- JammT
GOJIRA - FORTITUDE
FRENCH TITANS CONTINUE TO EVOLVE WITH ONE OF THE ALBUMS OF 2021

Gojira are one of the most compelling heavy bands in the modern era with a truly titanic back-catalogue. A unique band with a strong sense of individuality the Frenchmen have patented an enviable niche of cerebral sonic ire that has continued to evolve over the years.
With Fortitude, much of Gojira’s quintessential sound is intact: the pounding precision, tectonic blocks of riffs and sheer atmospheric heavy vastness. The band always had a distinctive delivery with mechanically calibrated brutality distilled with seismic earthiness. This is typified in the album opener, for example, Born For One Thing an embodiment of what is most familiar with Gojira: the caustic battery of chain-like percussion and huge juddering rhythms.
On Fortitude, however, the intense soulfulness and reflection which began to permeate Gojira’s shock and awe in 2016’s magnificent Magma now truly flourishes. Born For One Thing escalates into higher altitude meditativeness with distant vocals and soaring vaporous guitar. That Gojira are pushing themselves once again is demonstrated early in the record and Amazonia is unlike anything they have tried before now. Inspired by and incorporating tribal hypnotism and chanting, the song is underpinned by a simple pulsating bass and mesmeric swerving main riff; the amalgamation of primitive influences should not work but does so brilliantly. The band have been open about their environmental activism and the song is clearly a call to ecological arms with the refrain ‘the greatest miracle is burning to the ground’ – the song will simply slam in a live setting.
Much has been made about prog dimensions developing in Fortitude and, while at least some of this is perhaps over-stated, there are discernible progressive manoeuvres. Hold On, for example, has a vast, tropospheric dreaminess and some rather epic glissading solo noodling. The Chant, meanwhile, with its plodding head-nodding approaches the orbit of the accessible mainstream – a quite incredible move from a band as downright heavy as Gojira.
Consistent throughout Fortitude, whether it be at its most crushingly heavy peaks or softer meditative phases, there is an omnipresent intensity distilled in these songs. At times – such as in The Trails – the brooding energy is more latent with its muted forest canopy-like restraint and airiness. While it feels tense like a dam of noise could burst at any second, the band keep it in control and the song is all the more plaintively powerful as a result. In any case, Gojira can still effortlessly switch gears and ramp up their celebrated fury with the likes of the concussive juddering of Sphynx or a rampaging blaster like Grind which bookends the album.

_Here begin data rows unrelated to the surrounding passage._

This design comes from an exercise in tuning for small area, a short achievable clock period and few clock cycles on the open sky130 flow, not from production work. Power figures rest on the tool's default switching activity, not on a simulated workload.

// wire_codec
module wire_codec (
    input  wire        clk,
    input  wire        rst,             
    input  wire        start,
    input  wire [2:0]  start_op,
    input  wire [7:0]  start_n,         
    input  wire [15:0] start_cmd,       
    input  wire [7:0]  start_addr,      
    input  wire [7:0]  start_crc,       
    output wire        busy,
    input  wire        in_valid,
    input  wire [7:0]  in_data,
    output wire        in_ready,
    output reg         out_valid,
    output reg  [7:0]  out_data,
    input  wire        out_ready,
    output wire        done,
    output wire [15:0] status,
    output wire [7:0]  res_crc,
    output wire [7:0]  res_len
);
For scale: roughly 75 flip-flops, about 100 I/O pins, about 5200 µm² of cells after synthesis.
==> flow/config.mk <==
export PLATFORM = sky130hd
export DESIGN_NAME = wire_codec
export DESIGN_NICKNAME = wire_codec
export VERILOG_FILES = /design/flow/design.v
export SDC_FILE = /design/flow/constraint.sdc
export NUM_CORES = 4
export LEC_CHECK = 0
export CAP_MARGIN = 20
export CORE_MARGIN = 2
export CORE_UTILIZATION = 30
export SETUP_SLACK_MARGIN = 3.0
export SLEW_MARGIN = 20
export TNS_END_PERCENT = 0
==> flow/constraint.sdc <==
create_clock -name core_clock -period 5.0 [get_ports {clk}]
set_input_delay 1.0000 -clock core_clock [delete_from_list [all_inputs] [get_ports {clk}]]
set_output_delay 1.0000 -clock core_clock [all_outputs]
set_load 0.01 [all_outputs]
standard.sh (not shown) runs the stock make flow with config.mk's settings and CLKGATE_MAP_FILE= SYNTH_SCRIPT=/design/flow/synth_recipe.tcl, a recipe that flattens the netlist after the stock synthesis.
==> flow/flow/run.sh <==
#!/bin/bash
# Standard layout, with the port buffers made from buf_2 cells instead of the smallest buffer.
set -euo pipefail
export BUFFER_PORTS_ARGS="-buffer_cell sky130_fd_sc_hd__buf_2"
bash standard.sh > standard_flow.log 2>&1
The first run ran to the end with no violations.
Edit:
--- a/flow/design.v
+++ b/flow/design.v
@@ -29,33 +29,20 @@
         input [7:0] b;
         integer k;
         reg [7:0] a;
         begin
             a = acc ^ b;
             for (k = 0; k < 8; k = k + 1) begin
                 if (a[7]) a = {a[6:0], 1'b0} ^ 8'h31;
                 else      a = {a[6:0], 1'b0};
             end
             crc_step = a;
-        end
-    endfunction
-    function [7:0] crc_unstep;
-        input [7:0] e;
-        integer k;
-        reg [7:0] a;
-        begin
-            a = e;
-            for (k = 0; k < 8; k = k + 1) begin
-                if (a[0]) a = {1'b1, a[7:1] ^ 7'h18};
-                else      a = {1'b0, a[7:1]};
-            end
-            crc_unstep = a;
         end
     endfunction
     function [7:0] sub8;
         input [7:0] a;
         input [7:0] b;
         integer i, d;
         reg [8:0] g, p, g2, p2;
         begin
             g = {a & ~b, 1'b1};
             p = {a ^ ~b, 1'b0};
@@ -123,21 +110,21 @@
     wire a_i2c  = (start_op == OP_I2C_WRITE) || (start_op == OP_I2C_READ);
     wire a_wr   = (start_op == OP_I2C_WRITE);
     wire a_rd   = (start_op == OP_I2C_READ);
     wire a_tx   = (start_op == OP_SHDLC_TX);
     wire a_bcnt = a_i2c && (start_n[0] || (start_n > 8'd64));
     wire cnt0   = (cnt == 8'd0);
     wire cnt1   = (cnt == 8'd1);
     wire [7:0] crc_x   = acc ^ in_data;
     wire [7:0] crc_out = crc_step(acc, in_data);
     wire       match   = (crc_x == 8'd0);    
-    wire       chk_eq  = (crc_x == p1);      
+    wire       chk_eq  = (crc_out == p1);    
     wire [7:0] data_byte = ({8{s_wcmd | s_thdr | s_rcrc}} & p0)
                          | ({8{s_whi | s_wlo | s_tpay}} & in_data)
                          | ({8{s_wcrc | s_tchk}} & acc)
                          | ({8{sidle}} & start_cmd[15:8]);
     wire       t_res     = (s_thdr && is_reserved(p0))
                          | (s_tpay && is_reserved(in_data))
                          | (s_tchk && is_reserved(acc));
     wire       k_7e      = s_teof || sidle;
     wire [7:0] k_byte    = esc ? {1'b0, esc6, !esc6, 1'b1, esc6, esc6, esc1, !(esc6 && esc1)}
                                : {6'b011111, k_7e, !k_7e};
@@ -180,21 +167,21 @@
     wire n_th0  = (accept && a_tx) || (s_th0 && !t_go);
     wire n_th1  = (s_th0 && t_go) || (s_th1 && !t_go);
     wire n_th2  = (s_th1 && t_go) || (s_th2 && !t_go);
     wire n_tpay = (s_th2 && t_go && !cnt0) || (s_tpay && !(t_go && cnt1));
     wire n_tchk = (s_th2 && t_go && cnt0) || (s_tpay && t_go && cnt1) || (s_tchk && !t_go);
     wire n_teof = (s_tchk && t_go) || (s_teof && !eof_go);
     wire ir_any_d = n_crc || n_rlo || (n_rcrc && bad);
     wire ir_out_d = n_whi || n_wlo || n_rhi || (n_rcrc && !bad) || (n_tpay && !esc_d);
     always @(posedge clk) begin
         if (of)
-            out_data <= lo_go ? p1 : b1;
+            out_data <= lo_go ? p0 : b1;
         out_valid <= out_valid_d;
         lo_pend   <= lo_pend_d;
         bz_any <= (accept || (busy && !finish)) && !(to_fin && !lo_pend_d && !out_valid_d);
         dn_any <= finish || (to_fin && !lo_pend_d && !out_valid_d);
         dn_out <= to_fin && !lo_pend_d;
         s_fin  <= to_fin;
         s_crc  <= n_crc;
         s_wcmd <= n_wcmd;
         s_whi  <= n_whi;
         s_wlo  <= n_wlo;
@@ -211,24 +198,24 @@
         ir_any <= ir_any_d;
         ir_out <= ir_out_d;
         bad    <= bad_d;
         esc    <= esc_d;
         if (sacc || (s_wcrc && of) || r_take)
             acc <= 8'hFF;
         else if (take || (s_thdr && t_go))
             acc <= (s_thdr | s_tpay) ? sub8(acc, s_tpay ? in_data : p0) : crc_out;
         if (sacc)
             p0 <= a_tx ? start_addr : start_cmd[7:0];
-        else if ((s_rhi && take) || (s_thdr && t_go))
+        else if ((s_rhi && take) || (s_thdr && t_go) || r_ok)
             p0 <= s_rhi ? in_data : p1;
         if (sacc)
-            p1 <= a_chk ? crc_unstep(start_crc) : start_cmd[7:0];
+            p1 <= a_chk ? start_crc : start_cmd[7:0];
         else if ((s_rlo && take) || (s_thdr && t_go))
             p1 <= s_thdr ? cnt : in_data;
         if (sacc)
             cnt <= a_i2c ? {1'b0, start_n[7:1]} : start_n;
         else if ((take && (s_crc | s_rcrc | s_tpay)) || (s_wcrc && of))
             cnt <= cnt - 8'd1;
         if (sacc)
             chk  <= a_chk;
         if (accept) begin
             bcnt <= a_bcnt;
Setup slack gains 25 ps.
Critical path depth rose by 2.
Die area fell by 1.5%.
Synthesized cell count fell by 4.0%.
Clock power fell by about 2%.
Worst hold slack barely changes.
Final cell count fell by 2.4%.
Area after synthesis fell by 1.5%.
Global-route usage fell by 0.27 points.
Via count fell by 1.8%.
Total power rose by 9.0%.
Design area rose by 3.0%.
Combinational power rose by 29%.
Non-clock buffer count rose by 11.
Function was not checked in any run of this note: the RTL went through the layout flow alone.

==> what the ideal ports hide <==
No port has a modelled driver above. Below, the same layouts with a new extraction and two added sets of constraints. Step 1 assumes that a clkbuf_16 drives the clock port and a buf_2 every other input. Step 2 times the ports against the registers' clock, not the clock port: input delays grow and output delays shrink by t, the midpoint of the rising clock arrivals with the driver on. a / b / c = no drivers / after step 1 / after step 2; a / b = the first two.
run | t, ns | slack for setup (ns) | clock arrival spread, ns
the first run | 0.383 | 2.521 / 2.482 / 2.208 | 0.013 / 0.013
the second run | 0.389 | 2.546 / 2.521 / 2.151 | 0.008 / 0.008
After both steps every run listed still meets setup and hold. For the second run, which loses most, drivers alone change the setup slack by -0.025 ns; drivers and shift together by -0.395 ns.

Unlike Gojira’s early work, Fortitude does not easily fall into the category of death metal and is, in fact, difficult to classify generally. In this case, however, that is entirely positive. What have been cited as prog influences have been thoughtfully and naturally spliced into the established round rather than simply being tacked on to it and this is a natural maturation from Magma. Fortitude is still earsplittingly, denture-bothering heavy but Gojira have tried some novel moves and come out trumps. In terms of emotional punch, originality, and robustness Fortitude is a triumph of independent mindedness from originators not imitators. The term ‘uncompromising’ is often used to describe a difficult, abrasive or inaccessible sound – but here this s simply the natural spring of artistic individuality. Indubitably one of the albums of 2021.